Open Access Paper
24 May 2022 Deep Q network algorithm based on sample screening
Hongbo Zhang, Peng Wang, Cui Ni, Nuo Cheng
Author Affiliations +
Proceedings Volume 12260, International Conference on Computer Application and Information Security (ICCAIS 2021); 122600I (2022) https://doi.org/10.1117/12.2637373
Event: International Conference on Computer Application and Information Security (ICCAIS 2021), 2021, Wuhan, China
Abstract
Path planning acts a significant role in the motion and exploration of mobile robots. As artificial intelligence develops, path planning is also moving towards intelligent direction. Deep Q network (DQN) has low computational complexity and high flexibility, and is widely used in mobile robot path planning. DQN algorithm mainly obtains training sample data through uniform random sampling, which is easy to generate redundancy and reduce the precision of the training model. So as to reduce the redundancy of selected samples, an improved DQN method for path planning is proposed in this paper. By establishing sample similarity screening matrix, the proposed algorithm can eliminate samples with high similarity, improve model training effect, and further enhance the precision of path planning. Simulation results show that the algorithm this paper proposed has a great improvement in the convergence speed of DQN model training and the robustness of path planning.

1.

INTRODUCTION

As robot technology1 develops, mobile robot is more and more widely used. As the guarantee of robot movement, path planning is especially important. The goal of path planning2-3 is finding a safe way that keeps from collision from jumping-off point to the target point in specified areas. Traditional path planning algorithms, such as artificial potential field method4, Dijkstra algorithm5 and rapidly-exploring random trees (RRT) method6, are easy to implement to finish the path planning in known environment, but there is a problem of poor exploration ability in path planning. In this case, there will be more space of reinforcement learning.

Reinforcement Learning (RL)7-8 is an artificial intelligence algorithm that does not require prior knowledge and obtains feedback information through trial-and-error iteration with the environment to optimize strategies.

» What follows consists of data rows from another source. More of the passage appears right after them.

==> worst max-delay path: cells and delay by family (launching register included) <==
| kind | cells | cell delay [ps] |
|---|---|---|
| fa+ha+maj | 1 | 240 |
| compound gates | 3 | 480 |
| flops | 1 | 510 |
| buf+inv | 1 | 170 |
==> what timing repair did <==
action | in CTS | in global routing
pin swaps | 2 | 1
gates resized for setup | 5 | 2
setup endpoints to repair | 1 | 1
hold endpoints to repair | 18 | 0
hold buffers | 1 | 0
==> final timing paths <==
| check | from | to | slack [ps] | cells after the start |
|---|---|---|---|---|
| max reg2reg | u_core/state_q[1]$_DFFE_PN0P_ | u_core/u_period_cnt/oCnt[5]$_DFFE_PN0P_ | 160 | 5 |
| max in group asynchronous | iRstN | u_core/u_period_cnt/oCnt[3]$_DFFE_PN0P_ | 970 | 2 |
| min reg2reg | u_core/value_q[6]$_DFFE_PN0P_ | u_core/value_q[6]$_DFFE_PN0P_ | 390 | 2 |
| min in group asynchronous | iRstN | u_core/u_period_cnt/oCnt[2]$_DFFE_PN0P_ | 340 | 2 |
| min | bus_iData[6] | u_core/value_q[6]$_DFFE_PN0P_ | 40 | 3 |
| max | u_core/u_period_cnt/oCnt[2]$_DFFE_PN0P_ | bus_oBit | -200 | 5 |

As one of the methods of machine learning9, it is suitable for solving sequential decision problems. In manner of trial and error in the environment, the agent takes the maximum cumulative reward brought by doing something as its optimal learning strategy. Markov Decision Process (MDP) is used to describe reinforcement learning problem mathematically. In the whole process of reinforcement learning exploration, for each time step, the environment provides an observation state St for the agent, and the agent selects an action At according to the strategy to respond, and then gets the immediate reward Rt provided by the environment and moves to the next state St+1. The agent’s goal is to maximize the expected discount reward by looking for an optimal strategy.

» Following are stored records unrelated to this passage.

File: src/rtl/clint_timer_if.sv
// Single-outstanding request/response bus shared by SoC slaves.
interface clint_timer_if;
    import clint_timer_pkg::*;

    logic              req_valid;
    logic              req_ready;
    logic              req_wen;
    logic [BUS_AW-1:0] req_addr;
    logic [BUS_DW-1:0] req_wdata;
    logic [BUS_SW-1:0] req_wstrb;
    logic              resp_valid;
    logic              resp_ready;
    logic [BUS_DW-1:0] resp_rdata;
    logic              resp_err;

    modport master (
        output req_valid, req_wen, req_addr, req_wdata, req_wstrb, resp_ready,
        input  req_ready, resp_valid, resp_rdata, resp_err
    );

    modport slave (
        input  req_valid, req_wen, req_addr, req_wdata, req_wstrb, resp_ready,
        output req_ready, resp_valid, resp_rdata, resp_err
    );
endinterface

File: src/rtl/clint_prescaler.sv
// Free-running divider: one-cycle tick every TICK_DIV clocks, untouched by bus traffic.
module clint_prescaler #(
    parameter int unsigned TICK_DIV = 1
) (
    input  logic clk,
    input  logic rst_n,
    output logic tick
);
    localparam int CW = $clog2(TICK_DIV) + 1;
    localparam logic [CW-1:0] LAST = CW'(TICK_DIV - 1);

    logic [CW-1:0] cnt;

    assign tick = (cnt == LAST);

    always_ff @(posedge clk) begin
        if (!rst_n)    cnt <= '0;
        else if (tick) cnt <= '0;
        else           cnt <= cnt + CW'(1);
    end
endmodule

On the basis of reinforcement learning, deep reinforcement learning increases the perceptual ability of deep learning. As one of the representatives of deep reinforcement learning, DQN algorithm10-12 has not only been tested with good effects in Atari games, but also has excellent performance in path planning. Based on Q-learning algorithm, DQN algorithm replaces Q-table with convolutional neural network, which solves the problem of large state space. DQN breaks the correlation between data by random sampling, and uses both the target network and the current network to solve the problem of model stability. Compared with other models, DQN has strong versatility and can be used to solve different types of problems.

2.

IMPROVED ALGORITHM

2.1

Improvement of training data

DQN algorithm combines the powerful representation ability of deep neural network with Q-learning algorithm, and achieves excellent performance in a series of tasks. The success of this algorithm benefits from the target network and experience replay method used in DQN algorithm, especially experience replay method, which stores previous experiences in a container and disrupt correlations between them. DQN algorithm uses experience replay method to reduce the correlation between training experiences, improve experience utilization and reduce overfitting. The main method is to store the experience generated in the process of finding the target into the experience pool. During network training, a batch of experience is sampled without order or plan from the experience pool for updating network parameters. However, these experiences are not equally important for network model learning, and there will be repeated and similar experiences. To solve this problem, an improved experience replay method is proposed to reduce similarity, which uses an experience pool to store all experiences, and speeds up network model training by eliminating similar experiences in the training process. That is, when a batch of sample data is extracted each time, the matrix as shown in Figure 1 is designed for similarity screening.

Figure 1.

Screening matrix.

00186_psisdg12260_122600i_page_2_1.jpg

While collecting samples for training, the surrounding conditions of the current point are calculated and a 3×3 matrix representing the surrounding obstacles is returned, as shown in Figure 2.

Figure 2.

The matrix that describes the surroundings.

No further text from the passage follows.